Stored items
# # # #
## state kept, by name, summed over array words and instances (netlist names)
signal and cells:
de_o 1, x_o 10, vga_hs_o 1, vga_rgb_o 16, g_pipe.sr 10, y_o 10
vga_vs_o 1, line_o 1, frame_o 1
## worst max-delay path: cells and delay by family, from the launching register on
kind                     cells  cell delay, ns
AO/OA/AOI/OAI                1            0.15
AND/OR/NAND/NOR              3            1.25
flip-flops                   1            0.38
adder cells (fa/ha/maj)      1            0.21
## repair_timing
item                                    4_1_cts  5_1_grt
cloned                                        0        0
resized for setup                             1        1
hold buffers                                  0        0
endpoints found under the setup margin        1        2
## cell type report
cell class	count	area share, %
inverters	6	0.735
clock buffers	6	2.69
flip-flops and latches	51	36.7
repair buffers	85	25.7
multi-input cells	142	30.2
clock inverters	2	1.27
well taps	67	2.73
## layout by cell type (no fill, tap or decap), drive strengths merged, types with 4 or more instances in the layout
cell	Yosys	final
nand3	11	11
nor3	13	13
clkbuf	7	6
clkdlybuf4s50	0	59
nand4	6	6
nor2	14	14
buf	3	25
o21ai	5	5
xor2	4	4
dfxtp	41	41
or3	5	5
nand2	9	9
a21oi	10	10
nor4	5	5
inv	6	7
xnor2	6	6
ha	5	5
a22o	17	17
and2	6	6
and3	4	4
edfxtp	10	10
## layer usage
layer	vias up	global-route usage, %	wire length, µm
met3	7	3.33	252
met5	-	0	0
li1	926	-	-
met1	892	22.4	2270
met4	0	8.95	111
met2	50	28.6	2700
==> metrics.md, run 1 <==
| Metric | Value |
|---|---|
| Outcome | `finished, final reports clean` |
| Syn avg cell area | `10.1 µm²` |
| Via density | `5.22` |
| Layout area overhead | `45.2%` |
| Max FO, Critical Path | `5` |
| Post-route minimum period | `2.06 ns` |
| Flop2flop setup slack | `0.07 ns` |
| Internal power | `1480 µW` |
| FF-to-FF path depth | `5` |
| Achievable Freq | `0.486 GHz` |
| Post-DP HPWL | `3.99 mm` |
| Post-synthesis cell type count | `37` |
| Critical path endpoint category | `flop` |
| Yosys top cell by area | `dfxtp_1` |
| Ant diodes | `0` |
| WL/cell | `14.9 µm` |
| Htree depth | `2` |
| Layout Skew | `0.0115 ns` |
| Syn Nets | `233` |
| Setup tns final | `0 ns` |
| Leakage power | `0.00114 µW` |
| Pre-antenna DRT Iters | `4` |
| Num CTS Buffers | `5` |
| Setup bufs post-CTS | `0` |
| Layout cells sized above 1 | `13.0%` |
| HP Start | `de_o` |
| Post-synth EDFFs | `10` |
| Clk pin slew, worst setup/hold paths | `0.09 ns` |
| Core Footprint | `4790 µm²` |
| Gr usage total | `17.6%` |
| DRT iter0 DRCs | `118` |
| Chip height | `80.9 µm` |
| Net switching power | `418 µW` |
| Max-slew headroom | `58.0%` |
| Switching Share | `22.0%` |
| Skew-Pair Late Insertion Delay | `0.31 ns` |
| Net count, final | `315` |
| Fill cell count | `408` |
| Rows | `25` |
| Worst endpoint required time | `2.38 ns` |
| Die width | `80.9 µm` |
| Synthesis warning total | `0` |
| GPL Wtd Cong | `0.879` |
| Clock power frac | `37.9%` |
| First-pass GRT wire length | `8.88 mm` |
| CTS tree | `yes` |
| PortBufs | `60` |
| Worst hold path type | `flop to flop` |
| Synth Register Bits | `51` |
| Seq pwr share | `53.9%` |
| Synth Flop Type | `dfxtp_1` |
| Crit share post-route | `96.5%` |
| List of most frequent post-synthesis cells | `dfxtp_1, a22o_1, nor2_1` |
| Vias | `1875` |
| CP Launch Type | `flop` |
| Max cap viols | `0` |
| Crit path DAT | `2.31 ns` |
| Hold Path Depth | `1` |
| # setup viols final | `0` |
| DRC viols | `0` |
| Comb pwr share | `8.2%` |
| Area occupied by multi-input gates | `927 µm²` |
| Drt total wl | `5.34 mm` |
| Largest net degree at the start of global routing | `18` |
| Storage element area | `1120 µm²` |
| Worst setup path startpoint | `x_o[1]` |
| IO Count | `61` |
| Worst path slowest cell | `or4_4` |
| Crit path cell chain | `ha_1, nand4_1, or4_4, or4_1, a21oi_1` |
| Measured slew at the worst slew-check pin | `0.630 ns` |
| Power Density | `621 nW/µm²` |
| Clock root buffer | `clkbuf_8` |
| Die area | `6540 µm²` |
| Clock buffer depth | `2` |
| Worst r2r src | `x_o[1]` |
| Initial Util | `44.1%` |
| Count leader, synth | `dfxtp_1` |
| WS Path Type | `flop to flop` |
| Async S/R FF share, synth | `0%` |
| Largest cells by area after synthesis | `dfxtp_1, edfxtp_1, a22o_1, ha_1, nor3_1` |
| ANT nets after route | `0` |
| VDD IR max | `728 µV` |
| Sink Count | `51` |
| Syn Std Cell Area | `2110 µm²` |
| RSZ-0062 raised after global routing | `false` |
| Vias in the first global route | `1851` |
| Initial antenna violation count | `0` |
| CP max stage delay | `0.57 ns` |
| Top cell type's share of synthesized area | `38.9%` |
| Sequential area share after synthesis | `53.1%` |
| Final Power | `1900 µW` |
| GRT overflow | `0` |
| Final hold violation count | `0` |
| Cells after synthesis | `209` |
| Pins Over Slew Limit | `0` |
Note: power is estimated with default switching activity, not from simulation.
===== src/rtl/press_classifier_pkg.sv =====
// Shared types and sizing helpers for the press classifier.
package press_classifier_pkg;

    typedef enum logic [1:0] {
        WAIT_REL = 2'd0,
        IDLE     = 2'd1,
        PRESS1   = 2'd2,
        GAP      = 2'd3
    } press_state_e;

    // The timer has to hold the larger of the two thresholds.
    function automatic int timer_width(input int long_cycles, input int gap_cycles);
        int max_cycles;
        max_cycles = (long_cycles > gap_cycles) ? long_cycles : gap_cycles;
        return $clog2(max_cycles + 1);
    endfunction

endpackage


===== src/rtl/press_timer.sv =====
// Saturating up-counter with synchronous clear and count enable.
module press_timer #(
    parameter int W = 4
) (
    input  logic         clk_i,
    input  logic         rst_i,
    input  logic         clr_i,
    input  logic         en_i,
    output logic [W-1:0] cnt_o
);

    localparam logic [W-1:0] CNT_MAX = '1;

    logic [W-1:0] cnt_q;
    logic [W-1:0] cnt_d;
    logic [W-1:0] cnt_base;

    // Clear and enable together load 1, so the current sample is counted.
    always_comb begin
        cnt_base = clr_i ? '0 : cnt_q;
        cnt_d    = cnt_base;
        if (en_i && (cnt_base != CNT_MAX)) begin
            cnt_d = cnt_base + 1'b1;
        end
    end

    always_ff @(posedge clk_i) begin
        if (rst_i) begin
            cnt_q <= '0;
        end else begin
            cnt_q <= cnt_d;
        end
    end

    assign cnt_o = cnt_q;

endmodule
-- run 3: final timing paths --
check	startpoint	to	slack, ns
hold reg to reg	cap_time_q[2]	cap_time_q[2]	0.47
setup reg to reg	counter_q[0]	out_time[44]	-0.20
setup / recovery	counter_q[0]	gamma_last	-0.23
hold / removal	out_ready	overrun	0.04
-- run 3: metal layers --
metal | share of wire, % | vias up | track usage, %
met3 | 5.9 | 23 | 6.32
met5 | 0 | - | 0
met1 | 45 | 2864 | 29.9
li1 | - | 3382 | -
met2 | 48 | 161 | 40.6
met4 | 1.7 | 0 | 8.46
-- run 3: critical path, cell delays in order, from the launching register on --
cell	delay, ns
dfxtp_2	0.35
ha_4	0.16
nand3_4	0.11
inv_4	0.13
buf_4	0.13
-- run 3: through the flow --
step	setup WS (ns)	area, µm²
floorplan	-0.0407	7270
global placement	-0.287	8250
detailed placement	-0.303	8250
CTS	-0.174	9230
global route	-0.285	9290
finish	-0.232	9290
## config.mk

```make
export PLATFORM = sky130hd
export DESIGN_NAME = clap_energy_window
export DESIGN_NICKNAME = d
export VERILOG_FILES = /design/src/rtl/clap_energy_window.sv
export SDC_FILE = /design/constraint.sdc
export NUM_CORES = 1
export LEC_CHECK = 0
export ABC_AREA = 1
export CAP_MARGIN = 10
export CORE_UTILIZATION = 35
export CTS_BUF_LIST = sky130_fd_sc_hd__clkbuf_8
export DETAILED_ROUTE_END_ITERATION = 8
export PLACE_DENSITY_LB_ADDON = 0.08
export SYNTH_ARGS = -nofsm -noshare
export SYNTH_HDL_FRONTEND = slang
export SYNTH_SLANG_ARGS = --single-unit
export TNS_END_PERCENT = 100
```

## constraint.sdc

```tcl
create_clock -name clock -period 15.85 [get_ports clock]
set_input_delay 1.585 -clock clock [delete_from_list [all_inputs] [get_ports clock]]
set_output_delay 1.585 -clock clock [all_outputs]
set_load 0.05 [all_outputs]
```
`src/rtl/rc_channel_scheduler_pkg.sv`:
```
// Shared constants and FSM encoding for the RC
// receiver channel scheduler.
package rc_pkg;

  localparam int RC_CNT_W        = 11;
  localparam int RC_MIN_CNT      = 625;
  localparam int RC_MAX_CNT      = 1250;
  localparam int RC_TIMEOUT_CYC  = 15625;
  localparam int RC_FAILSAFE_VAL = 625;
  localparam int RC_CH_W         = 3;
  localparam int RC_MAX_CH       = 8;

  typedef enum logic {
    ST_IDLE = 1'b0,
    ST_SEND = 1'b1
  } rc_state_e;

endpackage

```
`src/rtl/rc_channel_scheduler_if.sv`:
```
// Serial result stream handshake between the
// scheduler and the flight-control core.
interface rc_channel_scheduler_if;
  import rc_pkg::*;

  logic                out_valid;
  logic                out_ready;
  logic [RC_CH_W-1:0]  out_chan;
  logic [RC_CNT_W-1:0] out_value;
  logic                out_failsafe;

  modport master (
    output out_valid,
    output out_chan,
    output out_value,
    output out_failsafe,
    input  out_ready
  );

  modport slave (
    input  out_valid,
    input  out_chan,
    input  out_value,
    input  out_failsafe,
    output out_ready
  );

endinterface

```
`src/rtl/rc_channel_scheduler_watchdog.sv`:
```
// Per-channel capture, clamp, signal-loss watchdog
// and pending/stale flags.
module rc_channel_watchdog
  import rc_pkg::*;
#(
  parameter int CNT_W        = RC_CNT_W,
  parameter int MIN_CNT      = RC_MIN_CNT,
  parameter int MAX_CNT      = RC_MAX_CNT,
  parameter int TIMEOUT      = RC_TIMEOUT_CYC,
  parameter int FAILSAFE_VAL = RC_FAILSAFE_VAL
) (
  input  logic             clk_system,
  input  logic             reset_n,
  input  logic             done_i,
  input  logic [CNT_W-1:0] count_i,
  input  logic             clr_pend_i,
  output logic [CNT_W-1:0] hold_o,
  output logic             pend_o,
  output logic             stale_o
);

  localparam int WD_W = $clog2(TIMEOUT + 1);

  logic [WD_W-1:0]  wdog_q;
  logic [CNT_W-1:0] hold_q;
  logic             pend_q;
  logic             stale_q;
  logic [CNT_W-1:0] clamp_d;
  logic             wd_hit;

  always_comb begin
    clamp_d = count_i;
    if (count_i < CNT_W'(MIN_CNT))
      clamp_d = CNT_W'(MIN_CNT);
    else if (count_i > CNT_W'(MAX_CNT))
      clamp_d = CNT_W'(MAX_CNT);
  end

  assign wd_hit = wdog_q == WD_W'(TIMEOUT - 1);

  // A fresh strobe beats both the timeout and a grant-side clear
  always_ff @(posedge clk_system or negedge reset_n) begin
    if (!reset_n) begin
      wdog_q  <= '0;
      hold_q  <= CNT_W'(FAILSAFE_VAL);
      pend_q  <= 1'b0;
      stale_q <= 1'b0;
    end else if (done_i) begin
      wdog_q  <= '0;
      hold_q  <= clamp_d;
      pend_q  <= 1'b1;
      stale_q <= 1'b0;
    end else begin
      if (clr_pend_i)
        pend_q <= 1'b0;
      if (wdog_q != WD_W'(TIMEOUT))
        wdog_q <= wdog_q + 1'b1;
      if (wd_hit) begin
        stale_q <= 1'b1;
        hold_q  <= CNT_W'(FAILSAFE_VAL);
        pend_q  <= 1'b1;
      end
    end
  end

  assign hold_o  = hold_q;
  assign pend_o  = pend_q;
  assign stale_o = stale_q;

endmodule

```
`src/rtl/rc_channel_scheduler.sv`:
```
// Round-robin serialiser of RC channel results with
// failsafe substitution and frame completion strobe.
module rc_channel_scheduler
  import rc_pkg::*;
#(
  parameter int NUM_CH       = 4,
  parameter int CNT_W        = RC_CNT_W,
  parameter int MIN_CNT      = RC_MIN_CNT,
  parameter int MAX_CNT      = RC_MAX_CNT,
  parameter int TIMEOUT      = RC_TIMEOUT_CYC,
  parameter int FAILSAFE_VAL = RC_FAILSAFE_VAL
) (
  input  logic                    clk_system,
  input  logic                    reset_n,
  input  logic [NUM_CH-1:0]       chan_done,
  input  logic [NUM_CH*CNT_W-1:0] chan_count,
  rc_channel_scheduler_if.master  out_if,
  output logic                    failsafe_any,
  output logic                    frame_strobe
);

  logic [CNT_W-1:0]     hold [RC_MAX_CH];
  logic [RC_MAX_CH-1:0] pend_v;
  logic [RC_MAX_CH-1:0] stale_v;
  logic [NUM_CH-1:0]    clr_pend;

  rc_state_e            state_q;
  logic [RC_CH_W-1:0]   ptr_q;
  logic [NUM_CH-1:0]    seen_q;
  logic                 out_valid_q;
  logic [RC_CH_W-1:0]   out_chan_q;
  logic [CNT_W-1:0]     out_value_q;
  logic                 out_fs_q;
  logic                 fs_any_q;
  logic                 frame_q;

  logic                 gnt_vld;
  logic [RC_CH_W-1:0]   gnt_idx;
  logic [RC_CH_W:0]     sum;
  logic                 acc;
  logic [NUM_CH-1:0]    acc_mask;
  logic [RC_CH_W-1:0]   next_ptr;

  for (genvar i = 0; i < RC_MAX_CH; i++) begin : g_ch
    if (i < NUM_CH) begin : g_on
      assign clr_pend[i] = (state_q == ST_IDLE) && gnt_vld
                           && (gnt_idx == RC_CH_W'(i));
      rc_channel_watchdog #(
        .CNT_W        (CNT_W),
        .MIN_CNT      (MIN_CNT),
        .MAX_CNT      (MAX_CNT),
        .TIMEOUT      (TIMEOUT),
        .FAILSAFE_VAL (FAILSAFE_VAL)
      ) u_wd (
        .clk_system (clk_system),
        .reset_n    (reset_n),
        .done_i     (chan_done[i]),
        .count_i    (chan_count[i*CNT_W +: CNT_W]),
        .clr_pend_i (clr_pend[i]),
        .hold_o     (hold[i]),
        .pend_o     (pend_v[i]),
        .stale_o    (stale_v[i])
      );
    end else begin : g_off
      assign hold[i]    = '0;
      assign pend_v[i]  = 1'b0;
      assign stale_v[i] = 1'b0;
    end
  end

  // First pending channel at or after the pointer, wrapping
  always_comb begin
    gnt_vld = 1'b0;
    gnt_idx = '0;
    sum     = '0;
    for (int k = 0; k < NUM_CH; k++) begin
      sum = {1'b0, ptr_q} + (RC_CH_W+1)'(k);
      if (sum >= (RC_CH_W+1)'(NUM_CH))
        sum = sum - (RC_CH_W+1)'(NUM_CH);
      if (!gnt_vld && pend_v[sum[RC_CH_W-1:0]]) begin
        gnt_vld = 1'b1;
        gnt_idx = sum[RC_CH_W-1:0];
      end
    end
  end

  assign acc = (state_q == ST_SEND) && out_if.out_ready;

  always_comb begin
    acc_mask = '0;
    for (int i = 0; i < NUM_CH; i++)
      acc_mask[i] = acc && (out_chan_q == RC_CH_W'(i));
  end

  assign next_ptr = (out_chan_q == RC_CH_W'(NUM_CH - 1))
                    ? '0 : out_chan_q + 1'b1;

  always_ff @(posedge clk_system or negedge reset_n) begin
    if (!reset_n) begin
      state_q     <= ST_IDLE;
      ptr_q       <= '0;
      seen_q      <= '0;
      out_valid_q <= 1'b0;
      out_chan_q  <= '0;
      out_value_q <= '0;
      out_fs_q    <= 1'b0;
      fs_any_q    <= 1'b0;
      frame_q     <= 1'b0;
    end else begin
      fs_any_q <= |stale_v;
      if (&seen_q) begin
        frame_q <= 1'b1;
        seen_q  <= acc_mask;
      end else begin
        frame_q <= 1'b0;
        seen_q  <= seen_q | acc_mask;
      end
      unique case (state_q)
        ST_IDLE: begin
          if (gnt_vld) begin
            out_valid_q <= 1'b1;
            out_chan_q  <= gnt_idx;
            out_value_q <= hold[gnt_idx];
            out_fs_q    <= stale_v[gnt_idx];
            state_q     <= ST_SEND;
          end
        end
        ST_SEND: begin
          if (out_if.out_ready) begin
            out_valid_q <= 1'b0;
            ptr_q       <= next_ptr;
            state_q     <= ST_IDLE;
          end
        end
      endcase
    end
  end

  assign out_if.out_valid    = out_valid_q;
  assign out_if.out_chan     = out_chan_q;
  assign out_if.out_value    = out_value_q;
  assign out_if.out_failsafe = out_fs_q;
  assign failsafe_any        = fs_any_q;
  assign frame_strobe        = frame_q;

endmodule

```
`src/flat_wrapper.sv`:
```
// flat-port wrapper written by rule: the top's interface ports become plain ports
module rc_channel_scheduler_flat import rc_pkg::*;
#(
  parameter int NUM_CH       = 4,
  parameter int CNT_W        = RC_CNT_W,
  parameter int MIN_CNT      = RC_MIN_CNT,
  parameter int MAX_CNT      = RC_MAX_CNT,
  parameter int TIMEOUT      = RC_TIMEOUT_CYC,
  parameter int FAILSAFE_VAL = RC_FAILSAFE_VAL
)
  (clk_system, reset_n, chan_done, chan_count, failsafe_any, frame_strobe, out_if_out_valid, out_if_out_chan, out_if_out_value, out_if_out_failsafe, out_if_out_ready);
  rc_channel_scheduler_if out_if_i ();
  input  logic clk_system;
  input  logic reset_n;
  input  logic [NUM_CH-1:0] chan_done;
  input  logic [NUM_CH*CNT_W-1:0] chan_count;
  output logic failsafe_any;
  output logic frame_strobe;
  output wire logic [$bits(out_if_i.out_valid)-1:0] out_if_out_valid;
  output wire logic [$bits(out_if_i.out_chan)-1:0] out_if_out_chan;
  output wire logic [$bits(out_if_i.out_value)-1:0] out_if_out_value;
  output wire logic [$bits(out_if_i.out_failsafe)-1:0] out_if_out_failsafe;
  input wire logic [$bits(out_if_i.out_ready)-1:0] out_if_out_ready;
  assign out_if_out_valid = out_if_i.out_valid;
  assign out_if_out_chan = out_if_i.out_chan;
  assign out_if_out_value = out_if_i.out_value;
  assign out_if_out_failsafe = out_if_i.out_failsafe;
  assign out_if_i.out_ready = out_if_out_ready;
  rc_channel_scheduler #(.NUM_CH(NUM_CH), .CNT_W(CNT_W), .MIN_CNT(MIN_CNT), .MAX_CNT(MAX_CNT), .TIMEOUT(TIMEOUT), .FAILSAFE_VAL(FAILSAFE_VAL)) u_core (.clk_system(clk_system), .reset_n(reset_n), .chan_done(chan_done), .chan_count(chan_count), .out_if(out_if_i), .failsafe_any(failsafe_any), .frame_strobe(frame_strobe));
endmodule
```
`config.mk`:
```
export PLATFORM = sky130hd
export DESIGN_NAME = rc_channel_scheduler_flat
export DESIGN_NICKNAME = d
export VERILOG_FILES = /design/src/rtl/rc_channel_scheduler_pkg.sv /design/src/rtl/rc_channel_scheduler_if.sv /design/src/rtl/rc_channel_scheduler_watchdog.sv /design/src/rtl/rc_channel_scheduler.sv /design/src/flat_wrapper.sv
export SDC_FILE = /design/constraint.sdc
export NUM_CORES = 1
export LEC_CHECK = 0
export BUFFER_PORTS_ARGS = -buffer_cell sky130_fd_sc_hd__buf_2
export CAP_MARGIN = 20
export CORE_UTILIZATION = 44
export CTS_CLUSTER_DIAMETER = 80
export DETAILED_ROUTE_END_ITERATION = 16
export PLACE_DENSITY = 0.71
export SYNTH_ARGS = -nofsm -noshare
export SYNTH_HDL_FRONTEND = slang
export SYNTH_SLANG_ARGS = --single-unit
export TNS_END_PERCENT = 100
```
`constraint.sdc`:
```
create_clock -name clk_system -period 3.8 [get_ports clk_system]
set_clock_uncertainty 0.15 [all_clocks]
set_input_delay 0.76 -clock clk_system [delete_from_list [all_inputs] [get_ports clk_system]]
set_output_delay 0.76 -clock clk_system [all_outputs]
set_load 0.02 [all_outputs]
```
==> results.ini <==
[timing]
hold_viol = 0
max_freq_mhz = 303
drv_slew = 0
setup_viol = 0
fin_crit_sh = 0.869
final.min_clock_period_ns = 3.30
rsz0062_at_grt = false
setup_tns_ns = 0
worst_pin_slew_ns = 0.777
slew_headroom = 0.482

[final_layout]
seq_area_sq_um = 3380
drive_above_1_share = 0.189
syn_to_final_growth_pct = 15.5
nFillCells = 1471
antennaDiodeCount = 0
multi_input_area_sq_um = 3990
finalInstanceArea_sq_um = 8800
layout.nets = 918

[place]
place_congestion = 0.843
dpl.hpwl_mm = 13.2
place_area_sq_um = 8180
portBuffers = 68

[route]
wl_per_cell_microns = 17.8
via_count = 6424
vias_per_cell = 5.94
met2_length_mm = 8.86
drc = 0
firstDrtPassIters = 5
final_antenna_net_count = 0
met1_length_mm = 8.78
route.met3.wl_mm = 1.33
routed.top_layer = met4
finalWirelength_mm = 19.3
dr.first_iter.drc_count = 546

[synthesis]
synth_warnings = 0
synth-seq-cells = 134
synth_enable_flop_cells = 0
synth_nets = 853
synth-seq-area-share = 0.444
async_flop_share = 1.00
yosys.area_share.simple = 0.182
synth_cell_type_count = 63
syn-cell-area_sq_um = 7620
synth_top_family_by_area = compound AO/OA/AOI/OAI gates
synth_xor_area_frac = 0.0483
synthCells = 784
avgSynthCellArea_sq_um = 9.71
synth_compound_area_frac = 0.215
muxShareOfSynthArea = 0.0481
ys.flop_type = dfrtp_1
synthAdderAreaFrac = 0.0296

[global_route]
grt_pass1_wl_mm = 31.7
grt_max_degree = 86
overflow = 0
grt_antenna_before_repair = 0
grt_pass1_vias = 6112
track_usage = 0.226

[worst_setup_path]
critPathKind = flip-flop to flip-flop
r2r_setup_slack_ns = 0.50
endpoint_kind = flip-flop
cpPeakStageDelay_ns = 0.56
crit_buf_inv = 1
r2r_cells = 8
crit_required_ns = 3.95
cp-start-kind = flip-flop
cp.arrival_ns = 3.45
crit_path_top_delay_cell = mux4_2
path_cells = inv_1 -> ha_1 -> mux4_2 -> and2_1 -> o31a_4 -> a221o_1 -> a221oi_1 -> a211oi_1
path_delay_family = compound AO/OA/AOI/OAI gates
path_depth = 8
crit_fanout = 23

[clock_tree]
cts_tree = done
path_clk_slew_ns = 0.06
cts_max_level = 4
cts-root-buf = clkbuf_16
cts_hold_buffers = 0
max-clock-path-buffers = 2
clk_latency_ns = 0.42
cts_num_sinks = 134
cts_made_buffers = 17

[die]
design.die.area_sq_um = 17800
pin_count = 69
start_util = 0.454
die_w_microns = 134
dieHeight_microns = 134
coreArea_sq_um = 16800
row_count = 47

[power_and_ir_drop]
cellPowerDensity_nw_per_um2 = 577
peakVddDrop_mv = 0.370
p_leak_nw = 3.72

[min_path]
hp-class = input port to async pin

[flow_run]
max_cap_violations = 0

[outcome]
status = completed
# # # #
ABOUT THIS EXERCISE> Bring together all lines of the entries above in which the string "placement" occurs.

RESPONSE TO THE EXERCISE>
global placement	-0.287	8250
detailed placement	-0.303	8250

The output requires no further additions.